— Work to complete —
Take every line from the entries below that includes the word "with" and copy it.

Dataset entries:

____________________

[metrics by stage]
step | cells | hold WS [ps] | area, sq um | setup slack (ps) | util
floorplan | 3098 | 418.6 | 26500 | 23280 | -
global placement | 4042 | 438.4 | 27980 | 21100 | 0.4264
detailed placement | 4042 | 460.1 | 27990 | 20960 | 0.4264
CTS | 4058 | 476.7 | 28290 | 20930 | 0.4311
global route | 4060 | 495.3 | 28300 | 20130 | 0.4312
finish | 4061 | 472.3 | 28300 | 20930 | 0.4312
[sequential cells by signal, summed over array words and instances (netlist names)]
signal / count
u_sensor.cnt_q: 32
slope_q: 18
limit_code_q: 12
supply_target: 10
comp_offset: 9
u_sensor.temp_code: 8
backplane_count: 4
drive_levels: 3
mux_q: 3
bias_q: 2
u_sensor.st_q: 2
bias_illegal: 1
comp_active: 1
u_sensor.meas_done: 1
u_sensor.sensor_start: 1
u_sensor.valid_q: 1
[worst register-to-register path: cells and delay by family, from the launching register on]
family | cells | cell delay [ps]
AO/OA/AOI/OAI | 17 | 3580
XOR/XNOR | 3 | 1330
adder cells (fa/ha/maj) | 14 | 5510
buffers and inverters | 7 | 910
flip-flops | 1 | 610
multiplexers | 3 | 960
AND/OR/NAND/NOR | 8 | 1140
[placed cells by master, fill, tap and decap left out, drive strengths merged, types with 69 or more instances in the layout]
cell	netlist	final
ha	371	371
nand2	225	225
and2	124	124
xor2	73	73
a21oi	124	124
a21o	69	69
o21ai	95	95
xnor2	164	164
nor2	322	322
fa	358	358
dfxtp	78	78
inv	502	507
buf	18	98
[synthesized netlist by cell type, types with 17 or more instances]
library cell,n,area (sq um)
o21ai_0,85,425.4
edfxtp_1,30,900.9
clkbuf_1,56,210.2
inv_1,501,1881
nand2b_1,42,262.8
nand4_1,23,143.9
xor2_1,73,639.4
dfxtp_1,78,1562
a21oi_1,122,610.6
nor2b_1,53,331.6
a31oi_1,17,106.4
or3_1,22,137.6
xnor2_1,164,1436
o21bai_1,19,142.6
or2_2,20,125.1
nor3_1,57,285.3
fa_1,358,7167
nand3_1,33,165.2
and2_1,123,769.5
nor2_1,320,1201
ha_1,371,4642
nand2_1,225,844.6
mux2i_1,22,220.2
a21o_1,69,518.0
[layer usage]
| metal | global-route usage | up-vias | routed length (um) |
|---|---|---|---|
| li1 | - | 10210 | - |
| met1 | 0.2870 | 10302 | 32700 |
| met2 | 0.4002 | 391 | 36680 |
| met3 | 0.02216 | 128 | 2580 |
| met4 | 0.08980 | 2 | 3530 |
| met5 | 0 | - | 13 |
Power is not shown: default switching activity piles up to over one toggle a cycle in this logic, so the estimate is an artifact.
`src/csvd_map.vh`:
```
`ifndef CSVD_MAP_VH
`define CSVD_MAP_VH

// ----------------------------------------------------------------
// register offsets
// ----------------------------------------------------------------
`define CSVD_OFS_STATE_SEL 8'h04
`define CSVD_OFS_CH1_VOL 8'h05
`define CSVD_OFS_CH2_VOL 8'h06
`define CSVD_OFS_CH3_VOL 8'h07
`define CSVD_OFS_CH4_VOL 8'h08
`define CSVD_OFS_DIAG_CTRL 8'h09
`define CSVD_OFS_THR_CH12 8'h0A
`define CSVD_OFS_THR_CH34 8'h0B
`define CSVD_OFS_RESULT_CH12 8'h0C
`define CSVD_OFS_STATE_RPT 8'h0F

// ----------------------------------------------------------------
// reset values
// ----------------------------------------------------------------
`define CSVD_RST_STATE_SEL 8'h55
`define CSVD_RST_VOL 8'hCF
`define CSVD_RST_DIAG_CTRL 8'h00
`define CSVD_RST_THR 8'h11
`define CSVD_RST_RESULT 16'h0000
`define CSVD_RST_STATE_RPT 8'h55

// ----------------------------------------------------------------
// diagnostic control bit positions
// ----------------------------------------------------------------
`define CSVD_BIT_CANCEL 7
`define CSVD_BIT_DBL_RAMP 6
`define CSVD_BIT_DBL_SETTLE 5
`define CSVD_BIT_LO_DETECT 1
`define CSVD_BIT_AUTO_SKIP 0
`define CSVD_DIAG_CTRL_MASK 8'hE3

// ----------------------------------------------------------------
// channel state codes and level codes
// ----------------------------------------------------------------
`define CSVD_ST_PLAY 2'h0
`define CSVD_ST_HIZ 2'h1
`define CSVD_ST_MUTE 2'h2
`define CSVD_ST_DIAG 2'h3
`define CSVD_GAIN_MUTE_BELOW 8'h07
`define CSVD_THR_MAX_CODE 4'h9

// ----------------------------------------------------------------
// timing
// ----------------------------------------------------------------
`define CSVD_CLK_MHZ 20
`define CSVD_RAMP_TIME_US 100
`define CSVD_SETTLE_TIME_US 100
// cycle counts are the times above at the clock rate, sized for the 13-bit parameters
`define CSVD_RAMP_CYCLES 13'h07D0
`define CSVD_SETTLE_CYCLES 13'h07D0

`endif

```
`src/csvd_regs.v`:
```
// Function
// [RULE1] state code 00 play, 01 high impedance, 10 mute, 11 load diagnostics
// [RULE2] state selector at 0x04, ch1 bits 7-6 down to ch4 bits 1-0, reset 0x55
// [RULE3] four 8-bit read-write volume registers at 0x05 to 0x08
// [RULE4] volume in half-dB steps, 0xCF is 0 dB, codes below 0x07 mute
// [RULE5] cancel bit 7 aborts a running diagnostic; host clears it afterwards
// [RULE6] bit 6 doubles ramp time, bit 5 doubles settle time
// [RULE7] bit 1 enables line-output detection during load diagnostics
// [RULE8] bit 0 clear runs diagnostics on leaving high impedance and after faults
// [RULE9] diagnostic control at 0x09, reset 0x00, bits 4-2 read zero
// [RULE10] threshold code n selects (n+1) times 0.5 ohm short threshold
// [RULE11] thresholds at 0x0A and 0x0B, high nibble first channel, reset 0x11
// [RULE12] first diagnostic report at 0x0C, reads 0x00 after reset
// [RULE13] report flags short-to-ground, short-to-supply, open, shorted; ch1 high nibble
// [RULE14] read-only actual state report at 0x0F, same encoding, reset 0x55
// [RULE15] threshold codes above 1001 clamp to the 5 ohm threshold
`timescale 1ns/1ps
`include "csvd_map.vh"

module csvd_regs #(
  parameter [12:0] RAMP_CYCLES = `CSVD_RAMP_CYCLES,
  parameter [12:0] SETTLE_CYCLES = `CSVD_SETTLE_CYCLES
) (
  input wire clk,
  input wire rst_n,
  input wire [7:0] reg_addr,
  input wire [7:0] reg_wdata,
  input wire reg_wr,
  input wire reg_rd,
  output reg [7:0] reg_rdata,
  output reg reg_rvalid,
  input wire [3:0] chan_fault,
  input wire [3:0] meas_s2g,
  input wire [3:0] meas_s2p,
  input wire [3:0] meas_open,
  input wire [31:0] meas_res,
  output wire [7:0] chan_state,
  output wire [3:0] chan_mute,
  output wire [3:0] diag_ramp,
  output wire [3:0] diag_settle,
  output wire [3:0] line_out_detect_en,
  output wire [15:0] diag_flags,
  output reg [7:0] ch1_volume,
  output reg [7:0] ch2_volume,
  output reg [7:0] ch3_volume,
  output reg [7:0] ch4_volume
);

  // ----------------------------------------------------------------
  // register file
  // ----------------------------------------------------------------
  reg [7:0] channel_state_select;
  reg [7:0] load_diag_control;
  reg [7:0] short_threshold_ch12;
  reg [7:0] short_threshold_ch34;
  reg [15:0] diag_result;
  wire [15:0] next_result;
  wire [15:0] result_load;
  wire [31:0] gain_all;
  wire [15:0] thr_all;
  wire diag_cancel;
  wire double_ramp_time;
  wire double_settle_time;
  wire auto_diag_skip;
  wire lo_en_cfg;

  assign diag_cancel = load_diag_control[`CSVD_BIT_CANCEL];
  assign double_ramp_time = load_diag_control[`CSVD_BIT_DBL_RAMP];
  assign double_settle_time = load_diag_control[`CSVD_BIT_DBL_SETTLE];
  assign lo_en_cfg = load_diag_control[`CSVD_BIT_LO_DETECT];
  assign auto_diag_skip = load_diag_control[`CSVD_BIT_AUTO_SKIP];
  assign gain_all = {ch1_volume, ch2_volume, ch3_volume, ch4_volume};
  assign thr_all = {short_threshold_ch12, short_threshold_ch34};
  assign diag_flags = diag_result;

  always @(posedge clk or negedge rst_n) begin
    if (!rst_n) begin
      channel_state_select <= `CSVD_RST_STATE_SEL;
      ch1_volume <= `CSVD_RST_VOL;
      ch2_volume <= `CSVD_RST_VOL;
      ch3_volume <= `CSVD_RST_VOL;
      ch4_volume <= `CSVD_RST_VOL;
      load_diag_control <= `CSVD_RST_DIAG_CTRL;
      short_threshold_ch12 <= `CSVD_RST_THR;
      short_threshold_ch34 <= `CSVD_RST_THR;
    end else if (reg_wr) begin
      case (reg_addr)
        `CSVD_OFS_STATE_SEL: channel_state_select <= reg_wdata; // see [RULE2]
        `CSVD_OFS_CH1_VOL: ch1_volume <= reg_wdata; // see [RULE3]
        `CSVD_OFS_CH2_VOL: ch2_volume <= reg_wdata; // see [RULE3]
        `CSVD_OFS_CH3_VOL: ch3_volume <= reg_wdata; // see [RULE3]
        `CSVD_OFS_CH4_VOL: ch4_volume <= reg_wdata; // see [RULE3]
        // reserved bits are never stored, so they read back as zero
        `CSVD_OFS_DIAG_CTRL: load_diag_control <= reg_wdata & `CSVD_DIAG_CTRL_MASK; // see [RULE9]
        `CSVD_OFS_THR_CH12: short_threshold_ch12 <= reg_wdata; // see [RULE11]
        `CSVD_OFS_THR_CH34: short_threshold_ch34 <= reg_wdata; // see [RULE11]
        default: begin
        end
      endcase
    end
  end

  // ----------------------------------------------------------------
  // read port
  // ----------------------------------------------------------------
  always @(posedge clk or negedge rst_n) begin
    if (!rst_n) begin
      reg_rdata <= 8'h00;
      reg_rvalid <= 1'b0;
    end else begin
      reg_rvalid <= reg_rd;
      if (reg_rd) begin
        case (reg_addr)
          `CSVD_OFS_STATE_SEL: reg_rdata <= channel_state_select;
          `CSVD_OFS_CH1_VOL: reg_rdata <= ch1_volume;
          `CSVD_OFS_CH2_VOL: reg_rdata <= ch2_volume;
          `CSVD_OFS_CH3_VOL: reg_rdata <= ch3_volume;
          `CSVD_OFS_CH4_VOL: reg_rdata <= ch4_volume;
          `CSVD_OFS_DIAG_CTRL: reg_rdata <= load_diag_control;
          `CSVD_OFS_THR_CH12: reg_rdata <= short_threshold_ch12;
          `CSVD_OFS_THR_CH34: reg_rdata <= short_threshold_ch34;
          `CSVD_OFS_RESULT_CH12: reg_rdata <= diag_result[15:8]; // see [RULE12]
          `CSVD_OFS_STATE_RPT: reg_rdata <= chan_state; // see [RULE14]
          // unmapped offsets and the reports not built here read as zero
          default: reg_rdata <= 8'h00;
        endcase
      end
    end
  end

  // ----------------------------------------------------------------
  // diagnostic results
  // ----------------------------------------------------------------
  always @(posedge clk or negedge rst_n) begin
    if (!rst_n) begin
      diag_result <= `CSVD_RST_RESULT;
    end else begin
      diag_result <= (diag_result & ~result_load) | (next_result & result_load); // see [RULE13]
    end
  end

  // ----------------------------------------------------------------
  // per-channel sequencer
  // ----------------------------------------------------------------
  localparam [3:0] S_HIZ = 4'b0001;
  localparam [3:0] S_RAMP = 4'b0010;
  localparam [3:0] S_SETTLE = 4'b0100;
  localparam [3:0] S_ACTIVE = 4'b1000;

  // doubling is a shift, so the counters carry one bit more than the parameters
  wire [13:0] ramp_len;
  wire [13:0] settle_len;
  assign ramp_len = double_ramp_time ? {RAMP_CYCLES, 1'b0} : {1'b0, RAMP_CYCLES}; // see [RULE6]
  assign settle_len = double_settle_time ? {SETTLE_CYCLES, 1'b0} :
                      {1'b0, SETTLE_CYCLES}; // see [RULE6]

  genvar i;
  generate
    for (i = 0; i < 4; i = i + 1) begin : g_ch
      reg [3:0] st;
      reg [3:0] next_st;
      reg [13:0] cnt;
      reg [13:0] next_cnt;
      reg [1:0] prev_req;
      reg held;
      reg next_held;
      reg load;
      reg [1:0] rep;
      reg mute;
      reg lo_en;
      wire [1:0] req;
      wire [7:0] gain;
      wire [3:0] thr_raw;
      wire [3:0] thr_code;
      wire [7:0] thr_half_ohm;
      wire shorted;
      wire [3:0] flags;
      wire any_fault;
      wire req_changed;

      assign req = channel_state_select[2*(3-i)+1:2*(3-i)]; // see [RULE2]
      assign gain = gain_all[8*(3-i)+7:8*(3-i)];
      assign thr_raw = thr_all[4*(3-i)+3:4*(3-i)];
      assign thr_code = (thr_raw > `CSVD_THR_MAX_CODE) ? `CSVD_THR_MAX_CODE : thr_raw; // see [RULE15]
      // measured load and threshold are both in half-ohm units
      assign thr_half_ohm = {4'h0, thr_code} + 8'h01; // see [RULE10]
      assign shorted = meas_res[8*i+7:8*i] <= thr_half_ohm;
      assign flags = {meas_s2g[3-i], meas_s2p[3-i], meas_open[3-i], shorted};
      assign any_fault = |flags;
      assign req_changed = req != prev_req;
      assign next_result[4*(3-i)+3:4*(3-i)] = flags;
      assign result_load[4*(3-i)+3:4*(3-i)] = {4{load}};
      assign chan_state[2*(3-i)+1:2*(3-i)] = rep;
      assign chan_mute[3-i] = mute;
      assign diag_ramp[3-i] = st[1];
      assign diag_settle[3-i] = st[2];
      assign line_out_detect_en[3-i] = lo_en;

      always @* begin
        next_st = st;
        next_cnt = cnt;
        next_held = held;
        load = 1'b0;
        case (st)
          S_HIZ: begin
            if (req_changed) begin
              next_held = 1'b0;
            end
            // held stops a finished or aborted diagnostic from rerunning by itself
            if (req != `CSVD_ST_HIZ && (!held || req_changed) && !diag_cancel) begin
              if (req == `CSVD_ST_DIAG || !auto_diag_skip) begin // see [RULE8]
                next_st = S_RAMP;
                next_cnt = 14'h0000;
              end else begin
                next_st = S_ACTIVE;
              end
            end
          end
          S_RAMP: begin
            if (req == `CSVD_ST_HIZ || diag_cancel) begin // see [RULE5]
              next_st = S_HIZ;
              next_held = 1'b1;
            end else if (cnt >= ramp_len - 14'h0001) begin
              next_st = S_SETTLE;
              next_cnt = 14'h0000;
            end else begin
              next_cnt = cnt + 14'h0001;
            end
          end
          S_SETTLE: begin
            if (req == `CSVD_ST_HIZ || diag_cancel) begin // see [RULE5]
              next_st = S_HIZ;
              next_held = 1'b1;
            end else if (cnt >= settle_len - 14'h0001) begin
              load = 1'b1;
              // a faulty load stays off the output until the host asks again
              if (any_fault || req == `CSVD_ST_DIAG) begin
                next_st = S_HIZ;
                next_held = 1'b1;
              end else begin
                next_st = S_ACTIVE;
              end
            end else begin
              next_cnt = cnt + 14'h0001;
            end
          end
          S_ACTIVE: begin
            if (req == `CSVD_ST_HIZ) begin
              next_st = S_HIZ;
              next_held = 1'b0;
            // a set cancel bit blocks every start, so a fault then parks the channel
            end else if (req == `CSVD_ST_DIAG && !diag_cancel) begin // see [RULE5]
              next_st = S_RAMP;
              next_cnt = 14'h0000;
            end else if (chan_fault[3-i]) begin
              next_cnt = 14'h0000;
              if (!auto_diag_skip && !diag_cancel) begin // see [RULE8]
                next_st = S_RAMP;
              end else begin
                next_st = S_HIZ;
                next_held = 1'b1;
              end
            end
          end
          default: begin
            next_st = S_HIZ;
          end
        endcase
      end

      always @(posedge clk or negedge rst_n) begin
        if (!rst_n) begin
          st <= S_HIZ;
          cnt <= 14'h0000;
          prev_req <= `CSVD_ST_HIZ;
          held <= 1'b0;
          rep <= `CSVD_ST_HIZ;
          mute <= 1'b1;
          lo_en <= 1'b0;
        end else begin
          st <= next_st;
          cnt <= next_cnt;
          prev_req <= req;
          held <= next_held;
          // report and mute follow the sequencer state one cycle later
          case (st)
            S_HIZ: rep <= `CSVD_ST_HIZ; // see [RULE1]
            S_RAMP: rep <= `CSVD_ST_DIAG; // see [RULE1]
            S_SETTLE: rep <= `CSVD_ST_DIAG; // see [RULE1]
            S_ACTIVE: rep <= req; // see [RULE14]
            default: rep <= `CSVD_ST_HIZ;
          endcase
          mute <= !(st == S_ACTIVE && req == `CSVD_ST_PLAY &&
                    gain >= `CSVD_GAIN_MUTE_BELOW); // see [RULE4]
          lo_en <= (st == S_RAMP || st == S_SETTLE) && lo_en_cfg; // see [RULE7]
        end
      end
    end
  endgenerate

endmodule

```
--- config.mk ---
export PLATFORM = sky130hd
export DESIGN_NAME = acc_top
export DESIGN_NICKNAME = d
export VERILOG_FILES = /design/src/rtl/acc_pkg.sv /design/src/rtl/acc_top.sv /design/src/rtl/acc_clk_div.sv /design/src/rtl/acc_pin_mux.sv
export SDC_FILE = /design/constraint.sdc
export NUM_CORES = 1
export LEC_CHECK = 0
export BUFFER_PORTS_ARGS = -buffer_cell sky130_fd_sc_hd__buf_2
export CAP_MARGIN = 30
export CORE_UTILIZATION = 35
export CTS_CLUSTER_DIAMETER = 40
export DETAILED_ROUTE_END_ITERATION = 8
export MAX_ROUTING_LAYER = met4
export SLEW_MARGIN = 20
export SYNTH_ARGS = -nofsm -noshare
export SYNTH_HDL_FRONTEND = slang
export SYNTH_SLANG_ARGS = --single-unit
--- constraint.sdc ---
create_clock -name REF_CLK -period 3.7 [get_ports REF_CLK]
set_input_delay 0.185 -clock REF_CLK [delete_from_list [all_inputs] [get_ports REF_CLK]]
set_output_delay 0.185 -clock REF_CLK [all_outputs]
set_load 0.005 [all_outputs]
--- src/rtl/acc_pkg.sv ---
/*
  Constants, types and helpers of the converter control block.
  Assumes one 100 MHz clock and a 32-bit APB register bus.
*/
// Function
// A high-then-low pulse on the start bit launches one conversion.
// While start is high, hold the converter in reset and done flag low.
// Done flag (active low) goes to 0 when a conversion finishes.
// Conversion end sets the request flag; interrupt out only when enabled.
// Divider select 100=/1,000=/2,101=/4,001=/8,110=/16,010=/32; 011,111 undefined.
// Software keeps the conversion clock period between 0.5us and 10us.
// Converter powered while power-off is 0; starts wait a settling delay.
// Software sets power-off whenever the converter is unused.
// Reference chosen between supply and external pin by one select bit.
// Analog-selected pin loses its port function and its pull-high.
// Analog selection overrides the pin direction control.
// Conversion is 4 sampling plus 12 converting clocks, 16 in all.
// Interrupt use needs global, group and converter enables all high.
// Software clears start before the pulse for a clean low-high-low.
// Software reads results only after done goes low or interrupt.
// Setup order: divider, power on, channel, pins, interrupt enables.
// A polling user may leave converter interrupts disabled.
// A 3-bit channel field selects the signal routed to the converter.
// Reference select 0 means supply, 1 means external reference pin.
// Result is 12 bits, split over low and high result registers.
// Falling start edge launches the 16 clocks; done stays high until end.
package acc_pkg;

  localparam int ADDR_W = 8;
  localparam int DATA_W = 32;
  localparam int RES_W = 12;
  localparam int PIN_N = 8;

  ////////////////////////////////////////////////////////////////////
  localparam logic [7:0] OFS_CTRL_A = 8'h00;
  localparam logic [7:0] OFS_CTRL_B = 8'h04;
  localparam logic [7:0] OFS_RESULT_LOW = 8'h08;
  localparam logic [7:0] OFS_RESULT_HIGH = 8'h0C;
  localparam logic [7:0] OFS_IRQ = 8'h10;
  localparam logic [7:0] OFS_PORT_B_FUNC = 8'h14;

  localparam int CA_START = 7;
  localparam int CA_DONE_N = 6;
  localparam int CA_POWER_OFF = 5;
  localparam int CA_MODE = 4;
  localparam int CA_SPARE = 3;
  localparam int CB_TEST = 7;
  localparam int CB_REF_SEL = 4;
  localparam int CB_OPA_SEL = 3;
  localparam int IRQ_FLAG = 0;
  localparam int IRQ_CONV_EN = 1;
  localparam int IRQ_GROUP_EN = 2;
  localparam int IRQ_GLOBAL_EN = 3;

  localparam logic [2:0] CHAN_RST = 3'h0;
  localparam logic [2:0] DIV_RST = 3'h0;
  localparam logic [7:0] FUNC_RST = 8'h00;

  ////////////////////////////////////////////////////////////////////
  localparam logic [2:0] DIV_1 = 3'b100;
  localparam logic [2:0] DIV_2 = 3'b000;
  localparam logic [2:0] DIV_4 = 3'b101;
  localparam logic [2:0] DIV_8 = 3'b001;
  localparam logic [2:0] DIV_16 = 3'b110;
  localparam logic [2:0] DIV_32 = 3'b010;

  localparam int SAMPLE_TICKS = 4;
  localparam int CONV_TICKS = 12;
  localparam int TOTAL_TICKS = SAMPLE_TICKS + CONV_TICKS;

  localparam int CLK_PERIOD_NS = 10;
  localparam int SETTLE_NS = 1000;
  localparam int SETTLE_CYCLES = (SETTLE_NS + CLK_PERIOD_NS - 1) / CLK_PERIOD_NS;

  typedef enum logic [1:0] {
    ACC_IDLE = 2'b00,
    ACC_SAMPLE = 2'b01,
    ACC_CONVERT = 2'b10
  } acc_state_t;

  // Divider terminal count; undefined codes fall back to the slowest rate
  function automatic logic [4:0] div_mask(input logic [2:0] sel);
    case (sel)
      DIV_1: div_mask = 5'h00;
      DIV_2: div_mask = 5'h01;
      DIV_4: div_mask = 5'h03;
      DIV_8: div_mask = 5'h07;
      DIV_16: div_mask = 5'h0F;
      default: div_mask = 5'h1F;
    endcase
  endfunction

endpackage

____________________

— Response —
[placed cells by master, fill, tap and decap left out, drive strengths merged, types with 69 or more instances in the layout]
[synthesized netlist by cell type, types with 17 or more instances]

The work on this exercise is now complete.